Once you find the line with "# [Least setup slack after synthesis]" in the entries below, return exactly every line from it through the line with "o_msg_rdy = (state".
-- MATERIAL FOR THE TASK follows --
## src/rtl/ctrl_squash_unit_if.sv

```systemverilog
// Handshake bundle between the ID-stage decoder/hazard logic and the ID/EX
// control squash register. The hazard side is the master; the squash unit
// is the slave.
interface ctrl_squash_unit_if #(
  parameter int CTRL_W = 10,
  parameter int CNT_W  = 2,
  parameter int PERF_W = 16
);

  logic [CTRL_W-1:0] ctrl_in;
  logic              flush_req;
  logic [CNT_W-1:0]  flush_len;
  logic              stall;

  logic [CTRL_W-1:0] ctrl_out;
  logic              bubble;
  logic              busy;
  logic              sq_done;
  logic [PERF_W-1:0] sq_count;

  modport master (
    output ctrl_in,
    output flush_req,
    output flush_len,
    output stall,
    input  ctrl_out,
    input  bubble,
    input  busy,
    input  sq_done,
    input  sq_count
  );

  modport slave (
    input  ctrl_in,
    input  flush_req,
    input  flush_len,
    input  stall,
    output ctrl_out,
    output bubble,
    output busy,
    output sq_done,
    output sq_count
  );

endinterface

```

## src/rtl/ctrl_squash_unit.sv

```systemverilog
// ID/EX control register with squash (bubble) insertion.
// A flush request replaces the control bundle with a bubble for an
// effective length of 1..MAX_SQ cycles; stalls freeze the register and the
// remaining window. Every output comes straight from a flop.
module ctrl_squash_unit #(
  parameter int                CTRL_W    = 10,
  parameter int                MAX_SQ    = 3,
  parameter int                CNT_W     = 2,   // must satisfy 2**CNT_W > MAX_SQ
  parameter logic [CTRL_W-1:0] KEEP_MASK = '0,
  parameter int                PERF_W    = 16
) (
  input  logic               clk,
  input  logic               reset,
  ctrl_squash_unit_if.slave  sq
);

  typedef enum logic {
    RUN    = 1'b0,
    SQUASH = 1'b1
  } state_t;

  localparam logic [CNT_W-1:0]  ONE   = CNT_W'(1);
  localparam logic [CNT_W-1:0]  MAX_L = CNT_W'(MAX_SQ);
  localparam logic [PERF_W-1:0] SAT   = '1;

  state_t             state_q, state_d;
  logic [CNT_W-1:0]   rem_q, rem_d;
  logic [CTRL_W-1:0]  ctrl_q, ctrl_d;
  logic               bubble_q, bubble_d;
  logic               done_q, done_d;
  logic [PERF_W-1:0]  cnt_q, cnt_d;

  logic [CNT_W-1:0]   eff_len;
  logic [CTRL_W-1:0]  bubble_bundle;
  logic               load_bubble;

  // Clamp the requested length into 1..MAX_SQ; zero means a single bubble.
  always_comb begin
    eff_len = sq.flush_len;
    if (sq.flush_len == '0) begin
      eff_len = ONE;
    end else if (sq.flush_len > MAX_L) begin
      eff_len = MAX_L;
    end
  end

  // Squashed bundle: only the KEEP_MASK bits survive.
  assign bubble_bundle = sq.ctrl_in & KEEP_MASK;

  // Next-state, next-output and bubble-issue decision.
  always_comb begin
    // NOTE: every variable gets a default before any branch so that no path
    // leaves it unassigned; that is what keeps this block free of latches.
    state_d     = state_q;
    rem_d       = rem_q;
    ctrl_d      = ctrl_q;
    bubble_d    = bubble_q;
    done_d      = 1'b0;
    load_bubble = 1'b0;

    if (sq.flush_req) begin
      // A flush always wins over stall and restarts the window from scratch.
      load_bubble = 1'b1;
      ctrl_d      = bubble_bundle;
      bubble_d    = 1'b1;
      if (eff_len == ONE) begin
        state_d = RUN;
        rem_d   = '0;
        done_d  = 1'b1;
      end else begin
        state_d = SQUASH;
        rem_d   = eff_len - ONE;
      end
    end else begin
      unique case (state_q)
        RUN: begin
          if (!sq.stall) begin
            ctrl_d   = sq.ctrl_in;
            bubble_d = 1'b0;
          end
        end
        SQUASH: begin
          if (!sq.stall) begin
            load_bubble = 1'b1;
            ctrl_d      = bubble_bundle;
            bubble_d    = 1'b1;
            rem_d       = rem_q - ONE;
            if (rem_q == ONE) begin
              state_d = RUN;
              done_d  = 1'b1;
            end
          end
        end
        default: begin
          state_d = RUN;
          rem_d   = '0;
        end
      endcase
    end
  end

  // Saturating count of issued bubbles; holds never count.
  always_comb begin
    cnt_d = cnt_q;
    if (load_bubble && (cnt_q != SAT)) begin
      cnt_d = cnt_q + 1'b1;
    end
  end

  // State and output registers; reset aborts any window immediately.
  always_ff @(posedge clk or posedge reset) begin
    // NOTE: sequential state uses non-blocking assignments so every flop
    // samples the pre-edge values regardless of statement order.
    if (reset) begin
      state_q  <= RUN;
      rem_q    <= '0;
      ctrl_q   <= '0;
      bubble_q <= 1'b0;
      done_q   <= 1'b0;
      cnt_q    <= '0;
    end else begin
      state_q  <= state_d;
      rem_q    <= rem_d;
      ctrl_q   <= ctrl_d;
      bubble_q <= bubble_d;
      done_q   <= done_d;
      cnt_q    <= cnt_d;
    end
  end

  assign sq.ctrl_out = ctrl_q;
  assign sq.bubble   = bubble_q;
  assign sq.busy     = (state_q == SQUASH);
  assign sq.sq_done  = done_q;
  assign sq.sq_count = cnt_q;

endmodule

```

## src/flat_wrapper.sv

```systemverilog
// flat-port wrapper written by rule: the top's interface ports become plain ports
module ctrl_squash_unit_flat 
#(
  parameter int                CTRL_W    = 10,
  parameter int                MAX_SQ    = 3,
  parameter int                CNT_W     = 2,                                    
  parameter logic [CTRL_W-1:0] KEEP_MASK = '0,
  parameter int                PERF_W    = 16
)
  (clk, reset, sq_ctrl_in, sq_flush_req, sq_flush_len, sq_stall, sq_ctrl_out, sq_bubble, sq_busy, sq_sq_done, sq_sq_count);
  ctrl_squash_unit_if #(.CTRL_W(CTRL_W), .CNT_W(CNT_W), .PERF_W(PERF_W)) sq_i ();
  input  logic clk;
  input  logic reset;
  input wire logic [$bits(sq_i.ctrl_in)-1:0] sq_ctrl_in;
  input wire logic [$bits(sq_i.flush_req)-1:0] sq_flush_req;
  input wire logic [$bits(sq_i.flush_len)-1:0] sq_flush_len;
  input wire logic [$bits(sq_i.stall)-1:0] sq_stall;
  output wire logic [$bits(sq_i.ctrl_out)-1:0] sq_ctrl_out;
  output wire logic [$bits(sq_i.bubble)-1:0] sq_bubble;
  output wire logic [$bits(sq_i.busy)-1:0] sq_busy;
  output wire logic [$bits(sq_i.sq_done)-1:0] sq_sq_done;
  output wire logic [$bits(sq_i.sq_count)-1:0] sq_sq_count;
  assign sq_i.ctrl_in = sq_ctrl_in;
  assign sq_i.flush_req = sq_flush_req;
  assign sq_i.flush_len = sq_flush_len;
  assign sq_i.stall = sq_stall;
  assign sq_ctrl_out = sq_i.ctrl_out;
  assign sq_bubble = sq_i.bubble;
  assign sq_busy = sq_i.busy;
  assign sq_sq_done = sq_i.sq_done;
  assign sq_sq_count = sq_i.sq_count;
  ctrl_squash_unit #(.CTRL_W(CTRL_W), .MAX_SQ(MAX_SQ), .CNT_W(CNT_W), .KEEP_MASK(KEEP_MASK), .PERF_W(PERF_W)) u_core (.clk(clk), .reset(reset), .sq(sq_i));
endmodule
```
-- MATERIAL FOR THE TASK concluded --
-- MATERIAL FOR THE TASK follows --
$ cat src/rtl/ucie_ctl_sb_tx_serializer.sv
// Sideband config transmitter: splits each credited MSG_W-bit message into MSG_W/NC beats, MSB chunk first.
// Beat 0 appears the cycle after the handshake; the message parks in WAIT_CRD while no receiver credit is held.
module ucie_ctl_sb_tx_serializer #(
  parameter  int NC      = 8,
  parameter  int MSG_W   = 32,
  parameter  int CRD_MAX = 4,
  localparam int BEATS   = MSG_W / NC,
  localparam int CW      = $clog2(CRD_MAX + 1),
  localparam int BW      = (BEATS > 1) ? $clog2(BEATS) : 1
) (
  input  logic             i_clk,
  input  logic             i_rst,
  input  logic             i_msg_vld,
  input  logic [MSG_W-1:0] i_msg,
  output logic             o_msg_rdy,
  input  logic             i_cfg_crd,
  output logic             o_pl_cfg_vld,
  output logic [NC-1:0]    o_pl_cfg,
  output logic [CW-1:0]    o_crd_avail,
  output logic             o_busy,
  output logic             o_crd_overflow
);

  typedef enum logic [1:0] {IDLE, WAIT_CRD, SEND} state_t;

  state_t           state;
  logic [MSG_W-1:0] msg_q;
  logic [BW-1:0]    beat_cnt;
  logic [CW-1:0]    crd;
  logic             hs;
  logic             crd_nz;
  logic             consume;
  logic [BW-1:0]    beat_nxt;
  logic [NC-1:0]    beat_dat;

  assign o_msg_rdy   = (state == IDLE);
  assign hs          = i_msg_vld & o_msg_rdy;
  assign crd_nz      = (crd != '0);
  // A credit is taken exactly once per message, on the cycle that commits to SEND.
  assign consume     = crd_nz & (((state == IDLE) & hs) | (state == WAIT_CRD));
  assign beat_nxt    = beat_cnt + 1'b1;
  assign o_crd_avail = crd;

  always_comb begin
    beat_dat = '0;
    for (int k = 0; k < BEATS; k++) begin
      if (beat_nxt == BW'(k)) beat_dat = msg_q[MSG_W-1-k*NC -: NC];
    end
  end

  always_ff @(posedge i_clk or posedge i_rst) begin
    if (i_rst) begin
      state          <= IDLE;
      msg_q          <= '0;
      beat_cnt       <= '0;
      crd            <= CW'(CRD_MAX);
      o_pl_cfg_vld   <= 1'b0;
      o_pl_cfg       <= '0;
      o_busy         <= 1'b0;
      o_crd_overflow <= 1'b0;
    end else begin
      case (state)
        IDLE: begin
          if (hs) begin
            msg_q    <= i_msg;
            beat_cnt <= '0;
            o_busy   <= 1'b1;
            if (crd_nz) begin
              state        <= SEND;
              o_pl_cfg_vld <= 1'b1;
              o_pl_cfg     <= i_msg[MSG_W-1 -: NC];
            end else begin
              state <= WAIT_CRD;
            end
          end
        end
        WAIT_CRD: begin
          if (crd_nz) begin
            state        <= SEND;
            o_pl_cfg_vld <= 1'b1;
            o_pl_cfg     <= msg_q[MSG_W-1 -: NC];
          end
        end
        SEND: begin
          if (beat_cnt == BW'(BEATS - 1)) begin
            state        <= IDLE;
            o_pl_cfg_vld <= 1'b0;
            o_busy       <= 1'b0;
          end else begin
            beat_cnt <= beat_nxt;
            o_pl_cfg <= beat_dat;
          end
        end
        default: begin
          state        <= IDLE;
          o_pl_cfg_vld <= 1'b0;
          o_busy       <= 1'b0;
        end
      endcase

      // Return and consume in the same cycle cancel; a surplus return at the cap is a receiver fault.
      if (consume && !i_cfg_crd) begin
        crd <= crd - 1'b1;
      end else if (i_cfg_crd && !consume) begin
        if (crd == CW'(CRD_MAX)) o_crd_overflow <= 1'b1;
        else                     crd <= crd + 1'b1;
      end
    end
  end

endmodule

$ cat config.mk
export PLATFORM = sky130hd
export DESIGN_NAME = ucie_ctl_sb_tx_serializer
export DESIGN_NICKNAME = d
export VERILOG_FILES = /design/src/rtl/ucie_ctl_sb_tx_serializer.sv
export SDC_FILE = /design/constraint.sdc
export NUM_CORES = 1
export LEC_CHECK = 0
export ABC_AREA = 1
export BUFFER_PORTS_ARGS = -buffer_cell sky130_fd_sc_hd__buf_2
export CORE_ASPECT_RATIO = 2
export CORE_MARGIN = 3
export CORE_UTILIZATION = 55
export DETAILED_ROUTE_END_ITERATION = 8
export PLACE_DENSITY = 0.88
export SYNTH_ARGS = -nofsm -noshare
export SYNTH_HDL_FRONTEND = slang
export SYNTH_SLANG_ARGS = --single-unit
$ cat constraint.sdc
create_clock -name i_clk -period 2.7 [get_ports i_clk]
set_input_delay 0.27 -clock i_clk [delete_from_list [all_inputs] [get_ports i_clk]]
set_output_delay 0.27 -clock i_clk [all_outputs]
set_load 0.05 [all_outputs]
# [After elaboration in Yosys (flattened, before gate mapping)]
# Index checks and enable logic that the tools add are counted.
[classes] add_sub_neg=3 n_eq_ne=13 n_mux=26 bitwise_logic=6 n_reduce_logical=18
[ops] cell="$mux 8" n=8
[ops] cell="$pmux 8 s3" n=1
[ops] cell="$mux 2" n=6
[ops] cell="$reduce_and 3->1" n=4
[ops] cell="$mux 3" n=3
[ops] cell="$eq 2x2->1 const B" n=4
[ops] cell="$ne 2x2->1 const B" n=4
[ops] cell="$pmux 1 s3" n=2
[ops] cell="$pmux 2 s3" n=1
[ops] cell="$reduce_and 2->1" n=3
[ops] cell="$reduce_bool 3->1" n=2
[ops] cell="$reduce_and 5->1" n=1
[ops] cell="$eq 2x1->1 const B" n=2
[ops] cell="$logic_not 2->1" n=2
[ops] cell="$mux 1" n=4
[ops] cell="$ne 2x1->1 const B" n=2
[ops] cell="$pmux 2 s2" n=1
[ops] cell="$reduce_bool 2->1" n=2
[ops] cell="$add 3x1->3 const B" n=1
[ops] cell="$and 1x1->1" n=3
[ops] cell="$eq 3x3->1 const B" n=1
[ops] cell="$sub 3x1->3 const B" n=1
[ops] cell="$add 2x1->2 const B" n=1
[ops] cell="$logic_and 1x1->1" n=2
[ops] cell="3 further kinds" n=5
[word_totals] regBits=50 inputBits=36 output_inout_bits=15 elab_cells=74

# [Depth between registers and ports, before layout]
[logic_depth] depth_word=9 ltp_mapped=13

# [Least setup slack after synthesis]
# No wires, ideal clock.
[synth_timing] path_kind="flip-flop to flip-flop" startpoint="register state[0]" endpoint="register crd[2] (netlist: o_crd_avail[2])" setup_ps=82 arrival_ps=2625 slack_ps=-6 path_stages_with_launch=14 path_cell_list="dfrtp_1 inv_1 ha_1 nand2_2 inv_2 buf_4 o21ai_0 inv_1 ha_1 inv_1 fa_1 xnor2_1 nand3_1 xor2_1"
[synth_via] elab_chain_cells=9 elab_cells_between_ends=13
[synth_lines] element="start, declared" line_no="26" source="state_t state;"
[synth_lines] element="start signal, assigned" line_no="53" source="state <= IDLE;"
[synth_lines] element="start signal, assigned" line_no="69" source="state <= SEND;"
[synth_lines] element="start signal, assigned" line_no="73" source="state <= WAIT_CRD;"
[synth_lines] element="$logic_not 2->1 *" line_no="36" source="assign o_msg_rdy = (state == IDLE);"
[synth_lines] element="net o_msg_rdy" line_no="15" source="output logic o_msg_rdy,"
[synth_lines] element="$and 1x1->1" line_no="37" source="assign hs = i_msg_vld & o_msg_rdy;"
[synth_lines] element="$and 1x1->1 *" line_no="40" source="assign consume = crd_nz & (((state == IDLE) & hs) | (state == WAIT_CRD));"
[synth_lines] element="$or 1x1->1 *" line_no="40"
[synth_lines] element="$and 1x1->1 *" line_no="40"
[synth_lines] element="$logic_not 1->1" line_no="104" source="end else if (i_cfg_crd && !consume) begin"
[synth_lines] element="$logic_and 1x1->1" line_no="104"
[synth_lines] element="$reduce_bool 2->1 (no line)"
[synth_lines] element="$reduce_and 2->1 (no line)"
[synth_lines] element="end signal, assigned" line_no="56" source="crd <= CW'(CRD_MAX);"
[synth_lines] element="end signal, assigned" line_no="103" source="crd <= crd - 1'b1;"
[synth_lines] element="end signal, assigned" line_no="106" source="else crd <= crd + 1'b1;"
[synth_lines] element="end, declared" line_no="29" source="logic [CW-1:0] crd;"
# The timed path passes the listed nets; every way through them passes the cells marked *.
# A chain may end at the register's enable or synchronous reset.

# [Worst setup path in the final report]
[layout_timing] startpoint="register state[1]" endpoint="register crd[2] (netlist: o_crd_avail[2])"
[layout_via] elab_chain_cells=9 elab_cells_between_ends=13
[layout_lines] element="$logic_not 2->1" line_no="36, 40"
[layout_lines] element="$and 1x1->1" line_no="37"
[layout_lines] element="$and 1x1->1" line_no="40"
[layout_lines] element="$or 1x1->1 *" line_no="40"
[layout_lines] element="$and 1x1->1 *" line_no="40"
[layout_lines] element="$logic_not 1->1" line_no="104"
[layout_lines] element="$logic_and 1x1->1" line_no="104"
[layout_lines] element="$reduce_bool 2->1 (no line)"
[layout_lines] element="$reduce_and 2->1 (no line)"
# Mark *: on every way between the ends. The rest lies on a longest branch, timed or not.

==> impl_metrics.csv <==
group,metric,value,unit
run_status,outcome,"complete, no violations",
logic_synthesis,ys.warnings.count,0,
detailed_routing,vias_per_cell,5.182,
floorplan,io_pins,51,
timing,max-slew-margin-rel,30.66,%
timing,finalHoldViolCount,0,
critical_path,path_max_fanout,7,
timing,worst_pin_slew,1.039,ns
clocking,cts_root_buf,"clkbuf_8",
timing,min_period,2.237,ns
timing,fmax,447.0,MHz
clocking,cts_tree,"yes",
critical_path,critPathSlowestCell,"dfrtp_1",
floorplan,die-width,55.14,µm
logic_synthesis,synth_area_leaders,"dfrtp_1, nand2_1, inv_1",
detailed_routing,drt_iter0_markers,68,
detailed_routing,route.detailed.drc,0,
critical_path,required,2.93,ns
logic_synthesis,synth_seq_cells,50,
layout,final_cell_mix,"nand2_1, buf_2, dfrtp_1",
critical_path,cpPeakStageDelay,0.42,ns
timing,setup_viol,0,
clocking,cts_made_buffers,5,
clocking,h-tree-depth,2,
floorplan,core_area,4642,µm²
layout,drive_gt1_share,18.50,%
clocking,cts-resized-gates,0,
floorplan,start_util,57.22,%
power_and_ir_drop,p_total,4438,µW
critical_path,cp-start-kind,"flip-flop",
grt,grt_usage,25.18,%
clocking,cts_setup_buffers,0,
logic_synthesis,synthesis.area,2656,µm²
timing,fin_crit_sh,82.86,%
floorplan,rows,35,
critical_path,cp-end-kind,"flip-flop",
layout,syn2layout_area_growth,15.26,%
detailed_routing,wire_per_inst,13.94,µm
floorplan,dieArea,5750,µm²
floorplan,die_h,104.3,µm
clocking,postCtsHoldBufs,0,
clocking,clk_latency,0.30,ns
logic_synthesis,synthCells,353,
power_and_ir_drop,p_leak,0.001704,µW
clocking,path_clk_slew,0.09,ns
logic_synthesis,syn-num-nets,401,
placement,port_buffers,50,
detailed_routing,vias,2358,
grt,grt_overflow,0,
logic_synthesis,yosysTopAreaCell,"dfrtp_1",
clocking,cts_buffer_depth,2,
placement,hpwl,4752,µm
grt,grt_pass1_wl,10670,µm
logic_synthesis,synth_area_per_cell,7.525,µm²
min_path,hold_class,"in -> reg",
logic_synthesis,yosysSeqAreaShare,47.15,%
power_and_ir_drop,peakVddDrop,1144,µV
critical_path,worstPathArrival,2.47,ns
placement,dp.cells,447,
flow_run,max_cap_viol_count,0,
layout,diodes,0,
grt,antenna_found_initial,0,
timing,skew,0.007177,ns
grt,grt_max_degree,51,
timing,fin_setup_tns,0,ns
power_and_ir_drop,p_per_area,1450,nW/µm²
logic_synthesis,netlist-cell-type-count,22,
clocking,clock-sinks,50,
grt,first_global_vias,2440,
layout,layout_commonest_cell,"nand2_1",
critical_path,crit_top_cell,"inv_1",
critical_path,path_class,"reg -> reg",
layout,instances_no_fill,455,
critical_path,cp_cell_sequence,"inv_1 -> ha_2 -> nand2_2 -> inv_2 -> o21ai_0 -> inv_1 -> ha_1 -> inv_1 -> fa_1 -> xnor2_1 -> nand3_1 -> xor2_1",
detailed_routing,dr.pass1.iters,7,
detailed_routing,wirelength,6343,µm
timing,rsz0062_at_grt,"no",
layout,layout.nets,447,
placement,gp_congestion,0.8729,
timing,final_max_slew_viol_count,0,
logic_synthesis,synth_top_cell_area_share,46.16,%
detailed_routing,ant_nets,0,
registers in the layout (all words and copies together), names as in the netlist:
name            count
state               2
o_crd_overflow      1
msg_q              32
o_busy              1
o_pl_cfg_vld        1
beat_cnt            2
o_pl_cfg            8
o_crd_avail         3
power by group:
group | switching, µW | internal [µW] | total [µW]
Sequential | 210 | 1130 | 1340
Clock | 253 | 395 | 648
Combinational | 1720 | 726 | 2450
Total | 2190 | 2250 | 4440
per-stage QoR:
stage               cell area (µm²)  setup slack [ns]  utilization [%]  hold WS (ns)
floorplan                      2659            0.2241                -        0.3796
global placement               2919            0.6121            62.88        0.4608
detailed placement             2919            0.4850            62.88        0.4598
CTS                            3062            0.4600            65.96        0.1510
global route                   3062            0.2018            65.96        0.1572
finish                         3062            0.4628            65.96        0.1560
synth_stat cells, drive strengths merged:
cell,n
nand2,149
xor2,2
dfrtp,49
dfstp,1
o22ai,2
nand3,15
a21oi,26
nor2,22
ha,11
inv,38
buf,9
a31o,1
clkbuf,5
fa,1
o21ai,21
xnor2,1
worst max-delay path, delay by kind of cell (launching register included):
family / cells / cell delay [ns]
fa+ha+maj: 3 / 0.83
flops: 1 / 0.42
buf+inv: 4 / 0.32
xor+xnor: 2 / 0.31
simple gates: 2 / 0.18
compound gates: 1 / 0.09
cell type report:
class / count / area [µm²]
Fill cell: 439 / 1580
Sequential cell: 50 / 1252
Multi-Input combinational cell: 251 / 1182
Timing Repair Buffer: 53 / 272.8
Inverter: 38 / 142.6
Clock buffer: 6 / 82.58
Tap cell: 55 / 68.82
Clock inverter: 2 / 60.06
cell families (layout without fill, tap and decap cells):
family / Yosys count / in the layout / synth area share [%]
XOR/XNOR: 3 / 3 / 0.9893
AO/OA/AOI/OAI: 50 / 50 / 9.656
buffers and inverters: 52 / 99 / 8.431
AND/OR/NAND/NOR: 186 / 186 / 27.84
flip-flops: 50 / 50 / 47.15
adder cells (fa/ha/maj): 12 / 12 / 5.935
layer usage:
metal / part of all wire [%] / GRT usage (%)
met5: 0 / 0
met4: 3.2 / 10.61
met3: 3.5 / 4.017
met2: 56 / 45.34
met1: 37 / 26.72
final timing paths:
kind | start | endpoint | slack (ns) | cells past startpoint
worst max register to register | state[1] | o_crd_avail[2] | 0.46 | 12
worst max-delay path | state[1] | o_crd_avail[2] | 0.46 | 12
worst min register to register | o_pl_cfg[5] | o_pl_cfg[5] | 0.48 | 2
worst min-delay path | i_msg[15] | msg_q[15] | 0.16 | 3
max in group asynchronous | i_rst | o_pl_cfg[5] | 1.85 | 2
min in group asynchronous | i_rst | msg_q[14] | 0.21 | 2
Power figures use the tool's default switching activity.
-- MATERIAL FOR THE TASK concluded --
## SOLUTION TO THE PROBLEM
# [Least setup slack after synthesis]
# No wires, ideal clock.
[synth_timing] path_kind="flip-flop to flip-flop" startpoint="register state[0]" endpoint="register crd[2] (netlist: o_crd_avail[2])" setup_ps=82 arrival_ps=2625 slack_ps=-6 path_stages_with_launch=14 path_cell_list="dfrtp_1 inv_1 ha_1 nand2_2 inv_2 buf_4 o21ai_0 inv_1 ha_1 inv_1 fa_1 xnor2_1 nand3_1 xor2_1"
[synth_via] elab_chain_cells=9 elab_cells_between_ends=13
[synth_lines] element="start, declared" line_no="26" source="state_t state;"
[synth_lines] element="start signal, assigned" line_no="53" source="state <= IDLE;"
[synth_lines] element="start signal, assigned" line_no="69" source="state <= SEND;"
[synth_lines] element="start signal, assigned" line_no="73" source="state <= WAIT_CRD;"
[synth_lines] element="$logic_not 2->1 *" line_no="36" source="assign o_msg_rdy = (state == IDLE);"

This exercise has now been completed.